Each of these other ions also has a charge, either positive or negative. The positive and negative ions have special names that you’ve probably heard before. Knowing these special names can help make it a little more clear when we’re talking about this stuff. Here’s a trick to help you remember those special names (and keep track of what they mean!):
– Cation = contains the letter “t,” which looks like a “+,” which means it is positively charged
– Anion = has no “t,” therefore no “+,” which means it is negatively charged
So if you’re keeping track, that means that both Na+ and K+ are cations. So why aren’t both sides of the cell wall positive? Because there are also plenty of anions floating around with them. For example, Cl– is more abundant in the extracellular fluid than the intracellular fluid…but there’s still some Cl– located in both locations. And there are negatively charged metabolites and macromolecules located inside cells that have negative charges, too. That’s why, if you were to add up of the positive and negative charges inside the cell, the net charge would be negative because of those metabolites and macromolecules, even though our most numerous ion (K+) is positive. And if you were to add up all of the charges located outside of the cell, the net charge there is be positive.
Trick to Remember
One way to help you remember that the inside of the cell is the negative side is to think about where the anions are “imprisoned.” You’ll notice in the picture that there are some pink blobby things floating around in the cytoplasm (which is inside the cell wall). Those represent large anions, which are too big to leave the cell. Since they are anions (and therefore negatively charged), and they are “imprisoned” inside the cell, then the inside of the cell will always be negative when it is at rest. The anions “on the outside” (aka in the extracellular fluid) always have the option to just float away if they want to 🙂
So there are cations AND anions both inside AND outside the cell. But Na+ is the most common ion on the outside, and K+ is the most common ion on the inside of the cell. When you add up the charges for the cations and anions for all of the ions on the outside, the total charge is positive. When you add up the charges for the cations and anions on the inside of the cell, the total charges ends up negative.

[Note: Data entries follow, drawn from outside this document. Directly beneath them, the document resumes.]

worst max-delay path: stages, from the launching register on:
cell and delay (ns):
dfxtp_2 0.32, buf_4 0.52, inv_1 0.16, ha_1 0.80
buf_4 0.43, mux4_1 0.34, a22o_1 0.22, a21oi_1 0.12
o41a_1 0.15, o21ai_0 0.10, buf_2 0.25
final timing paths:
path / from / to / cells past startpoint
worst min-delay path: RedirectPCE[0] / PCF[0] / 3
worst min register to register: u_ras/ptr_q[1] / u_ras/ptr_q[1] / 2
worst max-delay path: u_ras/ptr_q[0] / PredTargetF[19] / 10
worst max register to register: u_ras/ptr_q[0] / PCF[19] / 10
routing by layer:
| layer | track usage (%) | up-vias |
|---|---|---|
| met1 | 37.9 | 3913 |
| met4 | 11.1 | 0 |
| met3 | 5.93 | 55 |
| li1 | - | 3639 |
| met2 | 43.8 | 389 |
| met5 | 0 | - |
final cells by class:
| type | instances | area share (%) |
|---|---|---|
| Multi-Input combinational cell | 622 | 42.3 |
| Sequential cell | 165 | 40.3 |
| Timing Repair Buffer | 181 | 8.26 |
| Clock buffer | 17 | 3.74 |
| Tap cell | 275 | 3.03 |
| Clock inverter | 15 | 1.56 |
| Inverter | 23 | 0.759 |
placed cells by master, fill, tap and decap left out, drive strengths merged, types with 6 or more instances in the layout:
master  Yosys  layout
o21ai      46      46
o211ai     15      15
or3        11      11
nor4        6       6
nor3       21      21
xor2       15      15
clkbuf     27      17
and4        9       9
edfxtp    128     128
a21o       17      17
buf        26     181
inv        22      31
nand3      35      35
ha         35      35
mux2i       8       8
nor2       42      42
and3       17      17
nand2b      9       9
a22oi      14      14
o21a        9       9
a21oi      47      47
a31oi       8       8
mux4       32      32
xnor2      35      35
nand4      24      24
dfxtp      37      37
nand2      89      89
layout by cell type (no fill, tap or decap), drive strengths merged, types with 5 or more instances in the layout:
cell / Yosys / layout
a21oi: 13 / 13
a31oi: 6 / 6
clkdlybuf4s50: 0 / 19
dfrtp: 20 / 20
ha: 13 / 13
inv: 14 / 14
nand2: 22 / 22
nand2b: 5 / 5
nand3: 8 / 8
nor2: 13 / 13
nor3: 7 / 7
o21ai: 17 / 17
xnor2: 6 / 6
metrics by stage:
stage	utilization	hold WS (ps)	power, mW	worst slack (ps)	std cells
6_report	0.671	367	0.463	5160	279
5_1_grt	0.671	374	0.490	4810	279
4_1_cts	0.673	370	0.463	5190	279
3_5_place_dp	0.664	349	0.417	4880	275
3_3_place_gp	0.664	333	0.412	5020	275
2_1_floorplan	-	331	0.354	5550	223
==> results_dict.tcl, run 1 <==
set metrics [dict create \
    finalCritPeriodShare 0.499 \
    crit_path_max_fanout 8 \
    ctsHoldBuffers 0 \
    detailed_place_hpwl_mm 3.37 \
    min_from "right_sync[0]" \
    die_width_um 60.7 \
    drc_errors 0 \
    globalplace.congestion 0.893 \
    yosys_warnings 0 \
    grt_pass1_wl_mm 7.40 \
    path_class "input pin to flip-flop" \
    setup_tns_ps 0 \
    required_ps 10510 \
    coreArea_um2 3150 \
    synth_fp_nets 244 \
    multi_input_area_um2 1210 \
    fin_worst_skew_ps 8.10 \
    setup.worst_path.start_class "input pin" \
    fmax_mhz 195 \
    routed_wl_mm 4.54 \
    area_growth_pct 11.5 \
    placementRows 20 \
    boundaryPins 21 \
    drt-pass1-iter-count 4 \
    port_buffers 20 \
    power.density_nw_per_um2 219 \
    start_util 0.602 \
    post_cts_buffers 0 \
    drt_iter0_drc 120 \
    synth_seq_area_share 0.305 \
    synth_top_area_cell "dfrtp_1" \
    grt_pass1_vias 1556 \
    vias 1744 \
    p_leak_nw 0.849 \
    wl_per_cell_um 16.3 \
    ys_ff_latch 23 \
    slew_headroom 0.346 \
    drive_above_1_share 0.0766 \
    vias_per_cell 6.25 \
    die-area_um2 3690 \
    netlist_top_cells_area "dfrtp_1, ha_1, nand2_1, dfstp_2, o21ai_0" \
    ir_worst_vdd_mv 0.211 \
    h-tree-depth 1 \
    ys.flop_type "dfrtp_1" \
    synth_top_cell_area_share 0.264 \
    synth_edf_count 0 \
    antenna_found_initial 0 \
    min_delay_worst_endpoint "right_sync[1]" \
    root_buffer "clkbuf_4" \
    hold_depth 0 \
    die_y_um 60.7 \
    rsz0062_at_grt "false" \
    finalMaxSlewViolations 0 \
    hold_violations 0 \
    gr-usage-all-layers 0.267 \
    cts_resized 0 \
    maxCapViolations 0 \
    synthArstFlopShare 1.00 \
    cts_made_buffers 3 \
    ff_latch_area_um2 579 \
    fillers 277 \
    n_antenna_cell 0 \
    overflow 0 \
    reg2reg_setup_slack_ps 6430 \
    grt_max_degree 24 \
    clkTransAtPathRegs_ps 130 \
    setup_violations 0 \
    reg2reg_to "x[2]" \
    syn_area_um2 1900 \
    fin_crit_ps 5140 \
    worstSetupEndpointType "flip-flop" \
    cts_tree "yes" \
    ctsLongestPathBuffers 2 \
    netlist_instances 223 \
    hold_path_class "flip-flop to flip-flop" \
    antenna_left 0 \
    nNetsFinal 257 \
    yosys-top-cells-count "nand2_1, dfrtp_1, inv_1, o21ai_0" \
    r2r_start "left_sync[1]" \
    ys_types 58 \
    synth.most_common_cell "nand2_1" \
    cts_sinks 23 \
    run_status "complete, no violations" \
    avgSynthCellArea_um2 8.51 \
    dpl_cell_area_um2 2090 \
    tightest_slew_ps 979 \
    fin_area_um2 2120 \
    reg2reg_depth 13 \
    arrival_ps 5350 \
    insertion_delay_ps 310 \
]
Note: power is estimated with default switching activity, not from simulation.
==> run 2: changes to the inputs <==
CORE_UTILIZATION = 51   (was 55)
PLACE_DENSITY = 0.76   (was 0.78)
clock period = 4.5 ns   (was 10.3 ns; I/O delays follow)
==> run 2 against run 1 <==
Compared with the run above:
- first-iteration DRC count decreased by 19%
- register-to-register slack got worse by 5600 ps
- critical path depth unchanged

It’s important to understand how these pieces all fit together so that you have the foundational nursing knowledge you need in order to understand more advance concepts that you’ll need to know for Med-Surg. For example, just remembering that Potassium is the most common ion inside the cell can help you understand why a burn patient is at risk for hyperkalemia…when all those burned cells die and pop open, they release a lot of extra potassium that was inside of them!
What do you think would happen if a client had hyponatremia (low sodium)? How might that affect their Resting Membrane Potentials?